写真=CleonとSamsung Lifeが共同開発したAIロールプレイソリューションのイメージ(提供:Cleon)

Cleonは、9月9〜10日にソウルDDPで開催されるグローバルスタートアップフェスティバル「Try Everything 2026」のSamsung Financial Networksブースで、Samsung Lifeと共同開発したAIロールプレイソリューションを披露する。Cleonが展開する「Human Interaction AI」の金融分野での初の適用事例だとしている。

今回公開するソリューションでは、AIが顧客役となって利用者とリアルタイムに対話し、多様な相談シナリオを反復して訓練できる。質問の内容や説明の仕方に応じてAIの反応が変化し、顧客の性向や状況に合わせて追加の質問や説明を求めることもあるため、実際の相談に近い形でトレーニングを重ねられるという。

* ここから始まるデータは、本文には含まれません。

**src/rtl/serial_sum_collector_pkg.sv**
```systemverilog
// Shared constants and FSM encoding for the serial adder / sum collector slice.
package serial_sum_collector_pkg;

    localparam int DEFAULT_WIDTH = 8;

    typedef enum logic [1:0] {
        IDLE    = 2'd0,
        COLLECT = 2'd1,
        HOLD    = 2'd2
    } state_t;

endpackage

```
**src/rtl/serial_sum_collector_if.sv**
```systemverilog
// Bit-stream input and result handshake between serial adder, collector and consumer.
interface serial_sum_collector_if
    import serial_sum_collector_pkg::*;
#(
    parameter int WIDTH = DEFAULT_WIDTH
);
    logic             start_i;
    logic             bit_valid_i;
    logic             sum_i;
    logic             carry_i;
    logic             result_ready_i;
    logic [WIDTH-1:0] result_o;
    logic             carry_o;
    logic             result_valid_o;
    logic             busy_o;

    modport slave (
        input  start_i, bit_valid_i, sum_i, carry_i, result_ready_i,
        output result_o, carry_o, result_valid_o, busy_o
    );

    modport master (
        output start_i, bit_valid_i, sum_i, carry_i, result_ready_i,
        input  result_o, carry_o, result_valid_o, busy_o
    );
endinterface

```
**src/rtl/serial_sum_collector_sipo_shift_register.sv**
```systemverilog
// Serial-in/parallel-out shift register: LSB-first input enters at the MSB and shifts right.
module sipo_shift_register #(
    parameter int WIDTH = 8
) (
    input  logic             clk,
    input  logic             rst_n,
    input  logic             clr,
    input  logic             en,
    input  logic             din,
    output logic [WIDTH-1:0] q,
    output logic [WIDTH-1:0] q_next
);
    // q_next lets the owner capture the completed word on the same edge as the last shift
    assign q_next = {din, q[WIDTH-1:1]};

    always_ff @(posedge clk or negedge rst_n) begin
        if (!rst_n)
            q <= '0;
        else if (clr)
            q <= '0;
        else if (en)
            q <= q_next;
    end
endmodule

```
**src/rtl/serial_sum_collector.sv**
```systemverilog
// Collects a serial adder's LSB-first sum stream into a parallel word with final carry,
// presenting it on a valid/ready handshake.
module serial_sum_collector
    import serial_sum_collector_pkg::*;
#(
    parameter int WIDTH = DEFAULT_WIDTH
) (
    input  logic                   clk,
    input  logic                   rst_n,
    serial_sum_collector_if.slave  bus
);
    localparam int CW = $clog2(WIDTH) + 1;

    state_t           state, state_nxt;
    logic [CW-1:0]    cnt;
    logic             clr;
    logic             shift_en;
    logic             done;
    logic [WIDTH-1:0] sh_q;
    logic [WIDTH-1:0] sh_next;
    logic [WIDTH-1:0] result_q;
    logic             carry_q;

    sipo_shift_register #(.WIDTH(WIDTH)) u_sipo (
        .clk    (clk),
        .rst_n  (rst_n),
        .clr    (clr),
        .en     (shift_en),
        .din    (bus.sum_i),
        .q      (sh_q),
        .q_next (sh_next)
    );

    always_ff @(posedge clk or negedge rst_n) begin
        if (!rst_n)
            state <= IDLE;
        else
            state <= state_nxt;
    end

    always_comb begin
        state_nxt = state;
        clr       = 1'b0;
        shift_en  = 1'b0;
        done      = 1'b0;
        case (state)
            IDLE: begin
                if (bus.start_i) begin
                    clr       = 1'b1;
                    state_nxt = COLLECT;
                end
            end
            COLLECT: begin
                // start_i aborts and wins over a coincident bit
                if (bus.start_i) begin
                    clr = 1'b1;
                end else if (bus.bit_valid_i) begin
                    shift_en = 1'b1;
                    if (cnt == CW'(WIDTH - 1)) begin
                        done      = 1'b1;
                        state_nxt = HOLD;
                    end
                end
            end
            HOLD: begin
                // start_i only counts once the pending result is accepted
                if (bus.result_ready_i) begin
                    if (bus.start_i) begin
                        clr       = 1'b1;
                        state_nxt = COLLECT;
                    end else begin
                        state_nxt = IDLE;
                    end
                end
            end
            default: state_nxt = IDLE;
        endcase
    end

    always_ff @(posedge clk or negedge rst_n) begin
        if (!rst_n)
            cnt <= '0;
        else if (clr)
            cnt <= '0;
        else if (shift_en)
            cnt <= cnt + CW'(1);
    end

    // Result and carry persist through IDLE/COLLECT until the next frame completes
    always_ff @(posedge clk or negedge rst_n) begin
        if (!rst_n) begin
            result_q <= '0;
            carry_q  <= 1'b0;
        end else if (done) begin
            result_q <= sh_next;
            carry_q  <= bus.carry_i;
        end
    end

    assign bus.result_o       = result_q;
    assign bus.carry_o        = carry_q;
    assign bus.result_valid_o = (state == HOLD);
    assign bus.busy_o         = (state == COLLECT);

endmodule
```
**src/flat_wrapper.sv**
```systemverilog
// flat-port wrapper written by rule: the top's interface ports become plain ports
module serial_sum_collector_flat import serial_sum_collector_pkg::*;
#(
    parameter int WIDTH = DEFAULT_WIDTH
)
  (clk, rst_n, bus_start_i, bus_bit_valid_i, bus_sum_i, bus_carry_i, bus_result_ready_i, bus_result_o, bus_carry_o, bus_result_valid_o, bus_busy_o);
  serial_sum_collector_if #(.WIDTH(WIDTH)) bus_i ();
  input  logic clk;
  input  logic rst_n;
  input wire logic [$bits(bus_i.start_i)-1:0] bus_start_i;
  input wire logic [$bits(bus_i.bit_valid_i)-1:0] bus_bit_valid_i;
  input wire logic [$bits(bus_i.sum_i)-1:0] bus_sum_i;
  input wire logic [$bits(bus_i.carry_i)-1:0] bus_carry_i;
  input wire logic [$bits(bus_i.result_ready_i)-1:0] bus_result_ready_i;
  output wire logic [$bits(bus_i.result_o)-1:0] bus_result_o;
  output wire logic [$bits(bus_i.carry_o)-1:0] bus_carry_o;
  output wire logic [$bits(bus_i.result_valid_o)-1:0] bus_result_valid_o;
  output wire logic [$bits(bus_i.busy_o)-1:0] bus_busy_o;
  assign bus_i.start_i = bus_start_i;
  assign bus_i.bit_valid_i = bus_bit_valid_i;
  assign bus_i.sum_i = bus_sum_i;
  assign bus_i.carry_i = bus_carry_i;
  assign bus_i.result_ready_i = bus_result_ready_i;
  assign bus_result_o = bus_i.result_o;
  assign bus_carry_o = bus_i.carry_o;
  assign bus_result_valid_o = bus_i.result_valid_o;
  assign bus_busy_o = bus_i.busy_o;
  serial_sum_collector #(.WIDTH(WIDTH)) u_core (.clk(clk), .rst_n(rst_n), .bus(bus_i));
endmodule
```
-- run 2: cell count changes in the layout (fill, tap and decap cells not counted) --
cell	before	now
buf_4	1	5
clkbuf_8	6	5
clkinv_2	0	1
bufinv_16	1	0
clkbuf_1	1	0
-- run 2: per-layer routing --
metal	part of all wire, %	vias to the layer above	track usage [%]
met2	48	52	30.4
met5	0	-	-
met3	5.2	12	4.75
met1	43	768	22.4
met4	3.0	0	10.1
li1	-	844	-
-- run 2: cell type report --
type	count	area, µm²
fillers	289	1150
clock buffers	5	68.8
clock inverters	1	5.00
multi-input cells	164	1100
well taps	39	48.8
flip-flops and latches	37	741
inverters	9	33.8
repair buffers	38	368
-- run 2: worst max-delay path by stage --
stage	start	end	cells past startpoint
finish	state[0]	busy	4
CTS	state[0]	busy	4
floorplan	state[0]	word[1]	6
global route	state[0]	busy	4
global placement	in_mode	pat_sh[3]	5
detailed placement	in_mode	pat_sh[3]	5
==> src/rtl/otter_pkg.sv <==
`default_nettype none
// ============================================================================
// Module : otter_pkg
// Brief  : Shared opcode and control-unit state encodings for the OTTER core.
// Rev    : 1.0
// ============================================================================
package otter_pkg;

    typedef enum logic [6:0] {
        LUI    = 7'b0110111,
        AUIPC  = 7'b0010111,
        JAL    = 7'b1101111,
        JALR   = 7'b1100111,
        BRANCH = 7'b1100011,
        LOAD   = 7'b0000011,
        STORE  = 7'b0100011,
        OP_IMM = 7'b0010011,
        OP     = 7'b0110011
    } opcode_t;

    typedef enum logic [2:0] {
        FETCH  = 3'd0,
        EXEC   = 3'd1,
        MEM_RD = 3'd2,
        WB     = 3'd3,
        MEM_WR = 3'd4,
        TRAP   = 3'd5
    } cu_state_t;

    // Wait counter width; MEM_TIMEOUT never exceeds 255.
    localparam int TMR_W = 8;

endpackage
`default_nettype wire

==> src/rtl/otter_mem_timer.sv <==
`default_nettype none
// ============================================================================
// Module : otter_mem_timer
// Brief  : Memory-ack wait counter; expired flags the last permitted cycle.
// Rev    : 1.0
// ============================================================================
module otter_mem_timer
    import otter_pkg::*;
#(
    parameter int LIMIT = 16,
    parameter int W     = TMR_W
) (
    input  logic clk,
    input  logic rst,
    input  logic clr,
    input  logic en,
    output logic expired
);

    logic [W-1:0] count;

    always_ff @(posedge clk or posedge rst) begin
        if (rst) begin
            count <= '0;
        end else if (clr) begin
            count <= '0;
        end else if (en && !expired) begin
            count <= count + W'(1);
        end
    end

    assign expired = (count == W'(LIMIT - 1));

endmodule
`default_nettype wire

==> src/rtl/otter_cu_fsm.sv <==
`default_nettype none
// ============================================================================
// Module : otter_cu_fsm
// Brief  : Multicycle OTTER sequencer: write strobes, memory requests, traps.
// Rev    : 1.0
// ============================================================================
module otter_cu_fsm
    import otter_pkg::*;
#(
    parameter int MEM_TIMEOUT = 16,
    parameter int INSTRET_W   = 32
) (
    input  logic                 clk,
    input  logic                 rst,
    input  logic [6:0]           opcode,
    input  logic                 imem_ack,
    input  logic                 dmem_ack,
    output logic                 ir_write,
    output logic                 pc_write,
    output logic                 reg_write,
    output logic                 mem_rden1,
    output logic                 mem_rden2,
    output logic                 mem_we2,
    output logic                 illegal,
    output logic                 bus_err,
    output logic [INSTRET_W-1:0] instret
);

    cu_state_t state;
    cu_state_t next_state;
    logic      wait_en;
    logic      expired;
    logic      set_illegal;
    logic      set_bus_err;

    // Any state change restarts the wait count, so each waiting state is entered at zero.
    otter_mem_timer #(
        .LIMIT (MEM_TIMEOUT),
        .W     (TMR_W)
    ) u_timer (
        .clk     (clk),
        .rst     (rst),
        .clr     (next_state != state),
        .en      (wait_en),
        .expired (expired)
    );

    always_ff @(posedge clk or posedge rst) begin
        if (rst) begin
            state   <= FETCH;
            illegal <= 1'b0;
            bus_err <= 1'b0;
            instret <= '0;
        end else begin
            state <= next_state;
            if (set_illegal) illegal <= 1'b1;
            if (set_bus_err) bus_err <= 1'b1;
            if (pc_write)    instret <= instret + INSTRET_W'(1);
        end
    end

    always_comb begin
        next_state  = state;
        ir_write    = 1'b0;
        pc_write    = 1'b0;
        reg_write   = 1'b0;
        mem_rden1   = 1'b0;
        mem_rden2   = 1'b0;
        mem_we2     = 1'b0;
        wait_en     = 1'b0;
        set_illegal = 1'b0;
        set_bus_err = 1'b0;
        // Reset gates every strobe so an abort never leaks a write.
        if (!rst) begin
            case (state)
                FETCH: begin
                    mem_rden1 = 1'b1;
                    if (imem_ack) begin
                        ir_write   = 1'b1;
                        next_state = EXEC;
                    end else begin
                        wait_en = 1'b1;
                        if (expired) begin
                            next_state  = TRAP;
                            set_bus_err = 1'b1;
                        end
                    end
                end
                EXEC: begin
                    case (opcode)
                        OP, OP_IMM, LUI, AUIPC, JAL, JALR: begin
                            reg_write  = 1'b1;
                            pc_write   = 1'b1;
                            next_state = FETCH;
                        end
                        BRANCH: begin
                            pc_write   = 1'b1;
                            next_state = FETCH;
                        end
                        LOAD:    next_state = MEM_RD;
                        STORE:   next_state = MEM_WR;
                        default: begin
                            next_state  = TRAP;
                            set_illegal = 1'b1;
                        end
                    endcase
                end
                MEM_RD: begin
                    mem_rden2 = 1'b1;
                    if (dmem_ack) begin
                        next_state = WB;
                    end else begin
                        wait_en = 1'b1;
                        if (expired) begin
                            next_state  = TRAP;
                            set_bus_err = 1'b1;
                        end
                    end
                end
                WB: begin
                    reg_write  = 1'b1;
                    pc_write   = 1'b1;
                    next_state = FETCH;
                end
                MEM_WR: begin
                    mem_we2 = 1'b1;
                    if (dmem_ack) begin
                        pc_write   = 1'b1;
                        next_state = FETCH;
                    end else begin
                        wait_en = 1'b1;
                        if (expired) begin
                            next_state  = TRAP;
                            set_bus_err = 1'b1;
                        end
                    end
                end
                TRAP:    next_state = TRAP;
                default: next_state = FETCH;
            endcase
        end
    end

    a_one_request: assert property (@(posedge clk) disable iff (rst)
        $onehot0({mem_rden1, mem_rden2, mem_we2}));

    a_trap_cause_exclusive: assert property (@(posedge clk) disable iff (rst)
        !(illegal && bus_err));

endmodule
`default_nettype wire

==> config.mk <==
export PLATFORM = sky130hd
export DESIGN_NAME = otter_cu_fsm
export DESIGN_NICKNAME = d
export VERILOG_FILES = /design/src/rtl/otter_pkg.sv /design/src/rtl/otter_mem_timer.sv /design/src/rtl/otter_cu_fsm.sv
export SDC_FILE = /design/constraint.sdc
export NUM_CORES = 1
export LEC_CHECK = 0
export CORE_ASPECT_RATIO = 0.9
export CORE_MARGIN = 2
export CORE_UTILIZATION = 47
export DETAILED_ROUTE_END_ITERATION = 8
export GPL_TIMING_DRIVEN = 0
export PLACE_DENSITY_LB_ADDON = 0.08
export SLEW_MARGIN = 20
export SYNTH_ARGS = -nofsm -noshare
export SYNTH_HDL_FRONTEND = slang
export SYNTH_SLANG_ARGS = --single-unit
==> constraint.sdc <==
create_clock -name clk -period 2.22 [get_ports clk]
set_input_delay 0.555 -clock clk [delete_from_list [all_inputs] [get_ports clk]]
set_output_delay 0.555 -clock clk [all_outputs]
set_load 0.02 [all_outputs]
; ---- Word-level counts from Yosys, hierarchy flattened
; Index checks and enable logic that the tools add are counted.
[classes]
addsub = 2
multipliers = 0
n_div = 0
magnitude_cmp = 0
eq_ne = 16
shifts = 0
mux = 37
bitwise_logic = 0
n_reduce_logical = 8
[op_table]
columns = cell, count
row1 = adder 32 x 1 -> 32 bit (second input constant), 1
row2 = two-way mux 1 bit, 24
row3 = equality test 7 x 6 -> 1 bit (second input constant), 3
row4 = equality test 7 bit (second input constant), 3
row5 = two-way mux 8 bit, 2
row6 = two-way mux 3 bit, 5
row7 = case mux 3 bit (5 select lines), 1
row8 = equality test 7 x 5 -> 1 bit (second input constant), 2
row9 = case mux 3 bit (3 select lines), 1
row10 = OR reduction 9 bit, 1
row11 = adder 8 x 1 -> 8 bit (second input constant), 1
row12 = equality test 8 x 4 -> 1 bit (second input constant), 1
row13 = equality test 7 x 2 -> 1 bit (second input constant), 1
row14 = OR reduction 7 bit, 1
row15 = equality test 3 x 2 -> 1 bit (second input constant), 2
row16 = equality test 3 bit (second input constant), 2
row17 = case mux 1 bit (2 select lines), 3
row18 = OR reduction 6 bit, 1
row19 = equality test 3 x 1 -> 1 bit (second input constant), 1
row20 = zero test 3 bit, 1
row21 = != test 3 bit, 1
row22 = case mux 1 bit (3 select lines), 1
row23 = nonzero test 2 bit, 1
row24 = OR reduction 2 bit, 1
row25 = other kinds (2), 2
[totals]
regBits = 45
latchBits = 0
ram_bits = 0
rom_bits = 0
input_bits = 11
output_inout_bits = 40
mem_count = 0

; ---- Depth between registers and ports, before layout
; Gate-level depths: netlist of run 1.
[depth]
depth_word = 7
mapped_depth = 7
mapped_depth_nobuf = 6

; ---- By module
; From an unflattened synthesis of run 1, not the netlist that was laid out.
[unflattened]
hier_cells = 264
hier_area_um2 = 2576.2
[modules_own_cells]
columns = module, n_inst, cells_per_inst, area_each_um2, seq_area_each_um2
row1 = otter_cu_fsm, 1, 215, 2108.3, 925.9
row2 = otter_mem_timer, 1, 49, 467.9, 200.2

; ---- Worst setup path after synthesis of run 1
; OpenSTA, ideal clock, no wires.
[synth_path]
path_kind = flip-flop to output port
from = reg state[1]
to = out ir_write
arrival_time_ps = 1821
setup_slack_ps = -156
path_stages_with_launch = 5
path_buffers = 2
path_cell_list = dfrtp_1 clkbuf_1 clkbuf_1 nor4_1 and2_1
[synth_between]
elab_chain_len = 3
[synth_rtl]
columns = item, line_no
row1 = from (decl), otter_cu_fsm.sv:29  ; cu_state_t state;
row2 = from (signal assigned), otter_cu_fsm.sv:55  ; state <= next_state;
row3 = zero test 3 bit, otter_cu_fsm.sv:75  ; case (state)
row4 = two-way mux 1 bit, otter_cu_fsm.sv:75
row5 = two-way mux 1 bit, otter_cu_fsm.sv:74  ; if (!rst) begin
row6 = to (decl), otter_cu_fsm.sv:18  ; output logic ir_write,
; Every way passes these cells.

; ---- Worst setup path after layout of run 1
[layout_path]
from = in opcode[3]
to = out reg_write
[layout_between]
elab_chain_len = 5
[layout_rtl]
columns = item, line_no
row1 = from (decl), otter_cu_fsm.sv:15  ; input logic [6:0] opcode,
row2 = equality test 7 x 6 -> 1 bit (tied with other cells), otter_cu_fsm.sv:90  ; case (opcode)
row3 = OR reduction 6 bit (*), --
row4 = two-way mux 1 bit (*), otter_cu_fsm.sv:90
row5 = case mux 1 bit (2 select lines) (*), otter_cu_fsm.sv:75
row6 = two-way mux 1 bit (*), otter_cu_fsm.sv:74
row7 = to (decl), otter_cu_fsm.sv:20  ; output logic reg_write,
; Every way passes the cells marked *; elsewhere a longest branch is shown, timed or not.

==> impl_metrics.toml, run 1 <==
[sta]
totalNegativeSetupSlack_ns = 0
drv_slew = 0
slew_headroom_pct = 57.30
worstMarginPinSlew_ns = 0.6394
setup_viol_count_final = 0
rsz0062_at_grt = "true"
min_period_ns = 2.171
skew_ns = 0.007229
fin_crit_sh_pct = 97.79
max_freq_mhz = 460.6
hold_viol = 0

[yosys]
synthesis.nets = 284
yosys.area.top_type = "dfrtp_1"
yosysUniqueCellTypes = 51
ys_ff_latch = 45
synth_top_area_share_pct = 44.01
syn_area_um2 = 2559
synthCells = 271
synth-seq-area-share_pct = 44.01
syn_avg_cell_area_um2 = 9.442
synth_area_leaders = "dfrtp_1, xor2_1, xnor2_1"
ys_warn_count = 0

[worst_setup_path]
worstPathRequired_ns = 1.66
start_kind = "input pin"
worstSetupPathType = "in -> out"
cpPeakStageDelay_ns = 0.41
cp_slowest_cell = "or3b_4"
crit_family = "simple AND/OR/NAND/NOR gates"
arrival_ns = 1.62
worstPathCellList = "buf_2, or3b_4, nand2_1, a31oi_1, nor4_2, buf_4"
r2r_start = "u_timer.count[4]"
endpoint_kind = "output pin"
crit_start = "opcode[3]"
cp_num_buf_inv = 2
reg2reg_slack_ns = 0.13
crit_fanout = 6

[run_status]
status = "finished, final reports clean"

[route]
firstDrtPassIters = 4
viasPerCell = 5.636
wire_per_inst_um = 15.01
postRouteAntennaNets = 0
first_iter_violations = 128
routed_wl_mm = 6.018
drcViolationCount = 0
vias = 2260

[place]
hpwlAfterDp_mm = 4.174
port_buffers = 49
gp_congestion = 0.8297
dp.cells = 387
dpl-instance-area_um2 = 3142

[power_and_ir_drop]
p_total_uw = 1953
vdd_drop_max_v = 0.0003349
p_per_area_nw_per_um2 = 583.9
power.static_leakage_uw = 0.001473

[final_layout]
final_core_util_pct = 63.64
drive_above_1_share_pct = 14.37
mostFrequentLayoutCell = "dfrtp_1"
layout_common_cells = "dfrtp_1, clkdlybuf4s50_1, nor3_1, nand2_1, xor2_1"
num_antenna_cells = 0
finalNetCount = 346
postLayoutCellArea_um2 = 3344
area_growth_pct = 30.71
fin_cells = 401

[grt]
grt_pass1_wl_mm = 10.28
overflow = 0
antenna_found_initial = 0
grt_max_degree = 26
grt_pass1_vias = 2149
gr-usage-all-layers_pct = 21.61

[clock_network]
cts_max_level = 2
clockBufferDepth = 2
cts.sinks = 45
clkLatencyLatePin_ns = 0.29
tritoncts = "yes"
root_buffer = "clkbuf_8"
clk_pin_slew_ns = 0.08
numCtsBuffers = 5

[floorplan]
std_cell_rows = 25
coreArea_um2 = 5255
io_pins = 51
start_util_pct = 48.69
dieArea_um2 = 6051
die_h_um = 74.00
fp.dieW_um = 81.78

[run]
max_cap_violations = 0

[min_path]
hold_class = "in -> async"
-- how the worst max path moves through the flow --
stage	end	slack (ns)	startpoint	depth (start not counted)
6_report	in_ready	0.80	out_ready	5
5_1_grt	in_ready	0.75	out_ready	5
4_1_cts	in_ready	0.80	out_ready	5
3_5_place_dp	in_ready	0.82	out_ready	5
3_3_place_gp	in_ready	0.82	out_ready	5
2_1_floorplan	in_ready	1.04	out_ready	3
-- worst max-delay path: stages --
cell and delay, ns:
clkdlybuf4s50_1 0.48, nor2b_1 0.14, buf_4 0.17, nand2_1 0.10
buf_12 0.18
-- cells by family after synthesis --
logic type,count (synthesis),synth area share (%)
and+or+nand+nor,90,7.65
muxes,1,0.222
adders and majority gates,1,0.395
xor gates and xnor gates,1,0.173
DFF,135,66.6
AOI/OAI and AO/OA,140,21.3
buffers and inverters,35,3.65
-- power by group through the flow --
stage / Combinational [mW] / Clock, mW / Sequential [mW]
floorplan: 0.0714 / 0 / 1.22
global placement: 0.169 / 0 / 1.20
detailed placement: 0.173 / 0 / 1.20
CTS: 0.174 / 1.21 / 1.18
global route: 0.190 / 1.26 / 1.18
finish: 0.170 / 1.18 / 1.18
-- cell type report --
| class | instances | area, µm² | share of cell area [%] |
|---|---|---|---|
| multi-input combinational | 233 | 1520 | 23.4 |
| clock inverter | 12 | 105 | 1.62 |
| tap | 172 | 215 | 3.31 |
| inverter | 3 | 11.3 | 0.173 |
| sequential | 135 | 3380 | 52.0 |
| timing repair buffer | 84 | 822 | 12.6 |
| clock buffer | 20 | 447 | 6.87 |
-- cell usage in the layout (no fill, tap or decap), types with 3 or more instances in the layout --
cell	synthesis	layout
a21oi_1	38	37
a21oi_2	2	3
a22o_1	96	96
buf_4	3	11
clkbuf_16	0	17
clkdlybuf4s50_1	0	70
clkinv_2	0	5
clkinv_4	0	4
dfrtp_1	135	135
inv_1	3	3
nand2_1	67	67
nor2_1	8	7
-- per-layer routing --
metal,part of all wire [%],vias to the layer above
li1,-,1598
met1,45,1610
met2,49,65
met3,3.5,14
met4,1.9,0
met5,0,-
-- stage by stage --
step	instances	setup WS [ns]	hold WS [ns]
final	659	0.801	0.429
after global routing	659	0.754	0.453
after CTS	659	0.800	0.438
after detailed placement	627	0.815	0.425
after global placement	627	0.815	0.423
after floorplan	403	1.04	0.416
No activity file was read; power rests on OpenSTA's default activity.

Cleonは2022年、Samsung Financial NetworksのC-Lab Outsideへの参加をきっかけにSamsung Lifeとの協業を開始した。2023年にはSamsung Venture InvestmentからシリーズA資金を調達。その後、継続的な技術検証とPoCを経て、今回の共同サービス開発につなげたとしている。

両社が共同開発したこのAIロールプレイソリューションは、2026年に革新金融サービスの指定も受けた。

Cleonは今回の協業を足がかりに、「Human Interaction AI」の適用領域を金融以外にも広げる方針だ。対象分野として、教育、小売り、顧客相談、エンターテインメントなど、人との相互作用が重要な産業を挙げている。

Cleonのチン・スンヒョク代表は、「生成AIは、単に情報を生成する段階を超え、実際に人と対話し相互作用する領域へと急速に広がっている」とコメント。「Cleonはこの領域を『Human Interaction AI』と定義しており、Samsung Lifeとの協業を通じて、金融現場で初めて実地検証した」と述べた。